• [What is required] In the entries below, find the line with "xor+xnor: 2 / 0.0282" and the line with "hold endpoints to"; give again those lines and every line between them, exactly.

• [Extracted material]
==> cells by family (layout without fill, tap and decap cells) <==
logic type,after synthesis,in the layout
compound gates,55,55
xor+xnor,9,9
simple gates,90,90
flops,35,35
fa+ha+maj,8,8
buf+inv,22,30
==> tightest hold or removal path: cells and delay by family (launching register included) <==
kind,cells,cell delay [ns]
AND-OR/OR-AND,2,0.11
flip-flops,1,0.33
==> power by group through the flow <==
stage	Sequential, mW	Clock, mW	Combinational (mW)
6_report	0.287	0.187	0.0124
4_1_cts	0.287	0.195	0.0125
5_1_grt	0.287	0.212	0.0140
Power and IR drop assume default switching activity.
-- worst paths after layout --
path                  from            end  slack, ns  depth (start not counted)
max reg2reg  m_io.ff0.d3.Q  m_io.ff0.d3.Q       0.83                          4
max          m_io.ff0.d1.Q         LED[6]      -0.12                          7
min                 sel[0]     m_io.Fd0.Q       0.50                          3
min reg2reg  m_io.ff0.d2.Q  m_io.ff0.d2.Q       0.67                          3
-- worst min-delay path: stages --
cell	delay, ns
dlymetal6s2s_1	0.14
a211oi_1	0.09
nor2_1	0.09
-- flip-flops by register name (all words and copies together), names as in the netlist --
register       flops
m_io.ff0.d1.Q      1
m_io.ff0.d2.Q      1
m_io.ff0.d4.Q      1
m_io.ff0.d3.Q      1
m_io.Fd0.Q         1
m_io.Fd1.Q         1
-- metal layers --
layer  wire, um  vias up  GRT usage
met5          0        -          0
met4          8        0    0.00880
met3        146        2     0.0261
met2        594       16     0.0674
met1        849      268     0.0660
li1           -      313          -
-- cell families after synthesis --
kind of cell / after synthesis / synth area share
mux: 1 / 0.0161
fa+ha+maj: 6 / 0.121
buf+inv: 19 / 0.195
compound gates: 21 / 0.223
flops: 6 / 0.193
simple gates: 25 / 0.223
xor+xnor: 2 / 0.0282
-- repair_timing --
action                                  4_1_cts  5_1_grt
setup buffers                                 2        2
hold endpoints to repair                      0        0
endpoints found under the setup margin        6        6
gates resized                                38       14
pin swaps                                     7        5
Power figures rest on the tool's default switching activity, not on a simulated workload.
--- /design/flow/run.sh ---
#!/bin/bash
# OpenROAD 26Q1-2900-gdf79404cd8, Yosys 0.63+post, stock flow scripts
make -C /OpenROAD-flow-scripts/flow DESIGN_CONFIG=/design/flow/config.mk WORK_HOME=/design/flow/orfs finish
--- /design/flow/config.mk ---
export PLATFORM = sky130hd
export DESIGN_NAME = Midterm_IO
export DESIGN_NICKNAME = Midterm_IO
export VERILOG_FILES = /design/flow/design.v
export SDC_FILE = /design/flow/constraint.sdc
export NUM_CORES = 4
export LEC_CHECK = 1
export CORE_AREA = 10 10 70 70
export DIE_AREA = 0 0 80 80
--- /design/flow/constraint.sdc ---
current_design Midterm_IO

set clk_period 1.4
set clk_io_pct 0.2

create_clock -name clk0 -period $clk_period [get_ports {clk}]

set non_clock_inputs [all_inputs -no_clocks]
set_input_delay [expr $clk_period * $clk_io_pct] -clock clk0 $non_clock_inputs
set_output_delay [expr $clk_period * $clk_io_pct] -clock clk0 [all_outputs]
--- /design/flow/design.v ---
`timescale 1ns / 1ps
module FF_D(
    input D,
    input clk,
    output Q,
    output Q_bar
    );
    reg Q, Q_bar;
    always @ (posedge clk)
    begin
    Q = D;
    Q_bar = ~D;
    end
endmodule
module FF_Dcom(input D, input clk, input clr, input St, input Id,
     output Q, output Q_bar);
     reg Q, Q_bar;
     always @ (posedge clk)
     begin
        if (St == 1'b1 && clr == 1'b0)
            begin
            Q = 1'b1;
            Q_bar = 1'b0;
            end
        else
            if (St == 1'b1 && clr == 1'b1)
                begin
                Q = 1'b0;
                Q_bar = 1'b1;
                end
        else
            if (clr == 1'b1 && St == 1'b0)
                begin
                Q = 1'b0;
                Q_bar = 1'b1;
                end
        else
            if (Id == 1'b1 && clr == 1'b0 && St == 1'b0)
                begin
                Q = D;
                Q_bar = ~D;
                end
    end
endmodule
module JK_FF(
    input clk,
    input [1:0] JK,
    input clr, 
    output Q,
    output Qb);
    reg Q, Qb;
    always_ff @(posedge clk)
    begin
    if (clr == 1'b1)
    begin
    Q = 1'b0;
    Qb = 1'b1;
    end
    else
    begin
        case (JK)
        2'b10: Q = 1'b1;
        2'b01: Q = 1'b0;
        2'b11: Q = ~1;
        default: Q = Q;
        endcase
    Qb = ~Q;
    end
    end
endmodule
`timescale 1ns / 1ps
module FlipFlop_4Bit(
    input [3:0] D,
    input clr,
    input clk,
    input st,
    input Id,
    output [3:0] Q,
    output [3:0] Q_bar
    );
    FF_Dcom d1 (.Q(Q[0]), .Q_bar(Q_bar[0]), .D(D[0]), .clk(clk), .clr(clr), .St(st), .Id(Id));
    FF_Dcom d2 (.Q(Q[1]), .Q_bar(Q_bar[1]), .D(D[1]), .clk(clk), .clr(clr), .St(st), .Id(Id));
    FF_Dcom d3 (.Q(Q[2]), .Q_bar(Q_bar[2]), .D(D[2]), .clk(clk), .clr(clr), .St(st), .Id(Id));
    FF_Dcom d4 (.Q(Q[3]), .Q_bar(Q_bar[3]), .D(D[3]), .clk(clk), .clr(clr), .St(st), .Id(Id));
endmodule
`timescale 1ns / 1ps
module Midterm_IO(
    input [3:0] temp,
    input [1:0] sys_meas,
    input clr,
    input clk,
    input id,
    input st,
    output [3:0] D_out,
    output [1:0] T_out,
    output clr_out,
    output ld_out,
    output st_out);
    FlipFlop_4Bit ff0 (.D(temp), .clr(clr), .clk(clk), .st(st), .Id(id), .Q(D_out));
    FF_Dcom Fd0 (.D(sys_meas[0]), .clk(clk), .clr(clr), .St(st), .Id(id), .Q(T_out[0]));
    FF_Dcom Fd1 (.D(sys_meas[1]), .clk(clk), .clr(clr), .St(st), .Id(id), .Q(T_out[1]));
    FF_Dcom Fd2 (.D(clr), .clk(clk), .clr(clr), .St(st), .Id(id), .Q(clr_out));
    FF_Dcom Fd3 (.D(id), .clk(clk), .clr(clr), .St(st), .Id(id), .Q(ld_out));
    FF_Dcom Fd4 (.D(st), .clk(clk), .clr(clr), .St(st), .Id(id), .Q(st_out));    
endmodule
**run.sh**
```bash
#!/bin/bash
# OpenROAD 26Q1-2900-gdf79404cd8, Yosys 0.63+post, stock flow scripts
make -C /OpenROAD-flow-scripts/flow DESIGN_CONFIG=/design/flow/config.mk WORK_HOME=/design/flow/orfs finish
```
**config.mk**
```make
export PLATFORM = sky130hd
export DESIGN_NAME = HexDisplayV2
export DESIGN_NICKNAME = HexDisplayV2
export VERILOG_FILES = /design/flow/design.v
export SDC_FILE = /design/flow/constraint.sdc
export NUM_CORES = 4
export LEC_CHECK = 1
export CORE_UTILIZATION = 30
```
**constraint.sdc**
```tcl
current_design HexDisplayV2

set clk_period 3.3
set clk_io_pct 0.2

create_clock -name clk0 -period $clk_period [get_ports {clk}]

set non_clock_inputs [all_inputs -no_clocks]
set_input_delay [expr $clk_period * $clk_io_pct] -clock clk0 $non_clock_inputs
set_output_delay [expr $clk_period * $clk_io_pct] -clock clk0 [all_outputs]
```
**design.v**
```verilog
`timescale 1ns / 1ps
module HexDisplayV2(
	input clk,				  
	input [15:0] value_in,	  
	input BCD_enable,	      
	input Display_Enable,     
	output [6:0] seg,	      
	output [3:0] an	          
    );
	parameter CLKBIT = 16;   
	reg [CLKBIT:0] clk_div = 0;
	always @(posedge clk) begin
		clk_div <= clk_div + 1;	
	end 
	wire [1:0] digit_select;  
	assign digit_select = clk_div[CLKBIT:CLKBIT-1];  
	wire [15:0] BCD_out;
	Hex2BCD MyHex2BCD(clk, value_in, BCD_out, busy);
	wire[15:0] value_used;
	assign value_used = BCD_enable ? BCD_out : value_in;
	wire [3:0] tmp_value;	
	assign tmp_value = (digit_select ==  2'b00 ) ? value_used[3:0]:
							 (digit_select ==  2'b01 ) ? value_used[7:4]:
							 (digit_select ==  2'b10 ) ? value_used[11:8]:
							 (digit_select ==  2'b11 ) ? value_used[15:12]:
							 4'b1111;
	EnableDigit MyEnableDigit( digit_select, an );
	DisplayDigit MyDisplayDigit( tmp_value, Display_Enable, seg );	
endmodule
module DisplayDigit( valueIn, Display_Enable, sevenSegOut);
	input [3:0] valueIn;	 
	input Display_Enable;  
	output [6:0] sevenSegOut;  
	assign sevenSegOut =  ((valueIn == 4'b0000)& Display_Enable) ? 7'b1000000:    
								 ((valueIn == 4'b0001)& Display_Enable) ? 7'b1111001:    
								 ((valueIn == 4'b0010)& Display_Enable) ? 7'b0100100:    
								 ((valueIn == 4'b0011)& Display_Enable) ? 7'b0110000:    
								 ((valueIn == 4'b0100)& Display_Enable) ? 7'b0011001:    
								 ((valueIn == 4'b0101)& Display_Enable) ? 7'b0010010:    
								 ((valueIn == 4'b0110)& Display_Enable) ? 7'b0000010:    
								 ((valueIn == 4'b0111)& Display_Enable) ? 7'b1111000:    
								 ((valueIn == 4'b1000)& Display_Enable) ? 7'b0000000:    
								 ((valueIn == 4'b1001)& Display_Enable) ? 7'b0010000:    
								 ((valueIn == 4'b1010)& Display_Enable) ? 7'b0001000:    
								 ((valueIn == 4'b1011)& Display_Enable) ? 7'b0000011:    
								 ((valueIn == 4'b1100)& Display_Enable) ? 7'b1000110:    
								 ((valueIn == 4'b1101)& Display_Enable) ? 7'b0100001:    
								 ((valueIn == 4'b1110)& Display_Enable) ? 7'b0000110:    
								 ((valueIn == 4'b1111)& Display_Enable) ? 7'b0001110:    
								 7'b1111111;    
endmodule
module EnableDigit( digitSelectIn, digSelectOut);
	input [1:0] digitSelectIn;  
	output [3:0] digSelectOut;  
	assign digSelectOut = (digitSelectIn == 2'b00) ? 4'b1110:    
								 (digitSelectIn == 2'b01) ? 4'b1101:    
								 (digitSelectIn == 2'b10) ? 4'b1011:    
								 (digitSelectIn == 2'b11) ? 4'b0111:    
								 4'b0000;    
endmodule
module Hex2BCD(sys_clk, HexIn, BCD_out, busy);
	 input [15:0] HexIn;     
    input sys_clk;
    output reg [15:0] BCD_out = 0;
	 output reg busy = 0;
	reg [3:0] digit0, digit1, digit2, digit3;
	wire carry0, carry1, carry2;
	reg [4:0] counter =0;
	assign carry0=(digit0>4);
	assign carry1=(digit1>4);
	assign carry2=(digit2>4);
	always @(posedge sys_clk) begin
		if (counter==0) begin
			digit0<=0;
			digit1<=0;
			digit2<=0;
			digit3<=0;
			busy <= 1'b1;
			counter <= counter + 1;
		end
		else if (counter<17) begin
		  if (carry0)
				digit0<={digit0-5,HexIn[16-counter]};
		  else
				digit0<={digit0[2:0],HexIn[16-counter]};
		  if (carry1)
				digit1<={digit1-5,carry0};
		  else
				digit1<={digit1[2:0],carry0};
		  if (carry2)
				digit2<={digit2-5,carry1};
		  else
				digit2<={digit2[2:0],carry1};
		  digit3<={digit3[2:0],carry2};
		  counter <= counter + 1;
		end 
		else if (counter == 17 ) begin
			if( HexIn < 10000 )  
				BCD_out <= {digit3,digit2,digit1,digit0};  
			else
				BCD_out <= 16'h9999;  
			busy <= 1'b0;
				counter <= 0;
		end
	end
endmodule
```
==> flow_summary_export.csv <==
group,metric,value,unit
run_status,outcome,"finished clean",
grt,grtUsageTotal,11.5,%
cells_and_area,lay_top_cells,"nand2_1 (35), dfxtp_1 (31), nor2_1 (27)",
timing,report.final.hold_viol_count,0,
timing,fmax,305,MHz
worst_setup_path,crit_fanout,8,
routing,post_drt_wl_per_cell,11.9,um
clock_network,cts.clk_slew.worst_paths,90,ps
grt,use_met2,18.4,%
yosys,synthCells,289,
die,fp_util,31.5,%
yosys,ys_seq_elements,54,
grt,use_met1,17.0,%
cells_and_area,syn2layout_area_growth,23.9,%
flow_run,cap_violations,0,
worst_setup_path,path_class,"in -> out",
routing,vias_per_cell,4.63,
yosys,flop_cell,"dfxtp_1",
routing,routed_wl,5.60,mm
routing,vias,2180,
placement,place_hpwl,4.05,mm
yosys,avgSynthCellArea,10.3,um^2
grt,use_met3,2.52,%
yosys,synth-edff-count,21,
routing,num_antenna_cells,0,
timing,period_used_share,99.4,%
worst_setup_path,worst_setup_path_end_kind,"primary output",
timing,period_needed,3280,ps
timing,rsz0062_at_grt,"yes",
worst_setup_path,cp.required,2640,ps
worst_setup_path,start_kind,"primary input",
timing,setup_viol,0,
worst_setup_path,path_cells,"dlygate4sd2_1, mux4_2, mux2i_4, buf_6, nand3_1, o21ai_0, o32a_1, clkdlybuf4s50_1",
pwr,seqPwrFrac,60.5,%
die,num_rows,35,
grt,overflow,0,
timing,fin_hold_ws,408,ps
placement,gp_congestion,0.798,
grt,grt_pass1_wl,9.31,mm
cells_and_area,stdcell_count,471,
grt,grt_pass1_vias,2046,
placement,placedCellCount,453,
clock_network,hold_buffers,0,
pwr,intPower,0.893,mW
pwr,combPwrFrac,8.9,%
timing,maxSlewHeadroom,58.5,%
timing,finalMaxSlewViolations,0,
die,die_height,101,um
die,io_pins,30,
pwr,p_clk_share,30.7,%
yosys,ys_cells,289,
pwr,ir_drop,0.183,mV
routing,firstDrtPassIters,4,
cells_and_area,fin_util,39.0,%
die,core_area,9420,um^2
cells_and_area,lay_top_count,"nand2_1",
worst_setup_path,arrival,2620,ps
die,die_area,10300,um^2
yosys,yosysSeqAreaShare,43.5,%
cells_and_area,drive_gt1_share,17.8,%
pwr,p_sw,0.243,mW
die,die_w,101,um
pwr,switching_share,21.4,%
worst_setup_path,crit_path_max_incr_delay,520,ps
timing,setup_slack,19.7,ps
yosys,yosys_area,2970,um^2
worst_setup_path,cp_slowest_cell,"mux4_2",
min_path,hold_path.class,"reg -> reg",
clock_network,root_buffer,"clkbuf_8",
placement,place_ws,-174,ps
clock_network,cts.sinks,54,
placement,io_buffers,29,
yosys,async_flop_share,0,%
timing,fin_skew,10.8,ps
cells_and_area,fin_area,3680,um^2
clock_network,cts.htree.levels,2,
yosys,syn_area,2970,um^2
routing,drtIter0Drc,41,
yosys,synth_cell_types,41,
clock_network,clock_tree.buffer_depth,2,
flow_run,warnings,31,
routing,drc,0,
timing,worst_pin_slew,622,ps
grt,grt_start_max_net_pins,21,
grt,antenna_found_initial,0,
yosys,yosysWarnings,3,
clock_network,clock_latency,300,ps
clock_network,cts-buffers-inserted,5,
grt,busiest_layer,"met2",
routing,ant_nets,0,
placement,placed_area,3460,um^2
pwr,p_per_area,309,nW/um^2
clock_network,cts_tree,"built",
pwr,p_leak,1.39,nW
[cell families after synthesis]
family                   after synthesis  synth area share [%]
AND-OR/OR-AND                         45                  9.15
XOR/XNOR                              24                  7.34
adder cells (fa/ha/maj)               11                  4.64
buffers and inverters                 26                  5.10
flip-flops                            54                  43.5
multiplexers                          18                  12.8
AND/OR/NAND/NOR                      111                  17.5
[repair_timing]
| action | in CTS | in global routing |
|---|---|---|
| pin swaps | 3 | 0 |
| gates resized | 31 | 10 |
| cloned | 0 | 0 |
| setup endpoints to repair | 7 | 5 |
| buffers inserted | 6 | 4 |
[state kept, by name, indices dropped and copies added (netlist names)]
register           count
clk_div               17
MyHex2BCD.BCD_out     16
MyHex2BCD.counter      5
MyHex2BCD.digit0       4
MyHex2BCD.digit1       4
MyHex2BCD.digit2       4
MyHex2BCD.digit3       4
[power groups by stage]
stage	clock network, mW	registers (mW)	logic (mW)
CTS	0.367	0.687	0.0948
global route	0.390	0.687	0.110
finish	0.349	0.687	0.101
[routing by layer]
metal | wire (um) | part of all wire, % | up-vias
met4 | 87 | 1.6 | 0
met3 | 284 | 5.1 | 6
met1 | 2790 | 50 | 994
met2 | 2440 | 44 | 62
met5 | 0 | 0 | -
li1 | - | - | 1118
[critical path, delay by kind of cell]
family / cells / cell delay [ps]
simple gates: 1 / 120
buf+inv: 3 / 870
mux: 2 / 700
compound gates: 2 / 270
[area by class of cell]
cell class / instances / area (um^2)
clock buffer: 5 / 68.8
clock inverter: 3 / 16.3
fill: 881 / 5740
inverter: 15 / 56.3
multi-input combinational: 209 / 1590
sequential: 54 / 1290
tap: 129 / 161
timing repair buffer: 56 / 493
[Yosys cell counts, types with 3 or more instances]
cell / n / share of area [%]
nand2_1: 35 / 4.4
dfxtp_1: 33 / 22
nor2_1: 29 / 3.7
edfxtp_1: 21 / 21
a21oi_1: 19 / 3.2
xnor2_1: 16 / 4.7
inv_1: 15 / 1.9
nand3_1: 14 / 2.4
and2_1: 13 / 2.7
ha_1: 11 / 4.6
o21ai_0: 11 / 1.9
mux4_2: 9 / 6.8
nand2b_1: 8 / 1.7
xor2_1: 7 / 2.1
a211oi_1: 4 / 1.0
mux4_1: 4 / 3.5
clkbuf_1: 3 / 0.38
clkbuf_8: 3 / 1.4
o21bai_1: 3 / 0.76
[worst paths after layout]
| check | startpoint | endpoint | slack, ps | cells past startpoint |
|---|---|---|---|---|
| max | value_in[15] | seg[3] | 20 | 8 |
| min | clk_div[0]$_DFF_P_ | clk_div[0]$_DFF_P_ | 410 | 1 |
| max reg2reg | MyHex2BCD.counter[1]$_DFFE_PP_ | MyHex2BCD.digit0[0]$_SDFFE_PP0P_ | 760 | 7 |
| min reg2reg | clk_div[0]$_DFF_P_ | clk_div[0]$_DFF_P_ | 410 | 1 |
[through the flow]
stage / power [mW] / TNS (ps)
after floorplan: 0.739 / 0
after CTS: 1.15 / 0
after global routing: 1.19 / -75.5
after detailed placement: 0.795 / -1050
after global placement: 0.795 / -941
final: 1.14 / 0
Power and IR drop assume default switching activity.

• [Answer area]
xor+xnor: 2 / 0.0282
-- repair_timing --
action                                  4_1_cts  5_1_grt
setup buffers                                 2        2
hold endpoints to repair                      0        0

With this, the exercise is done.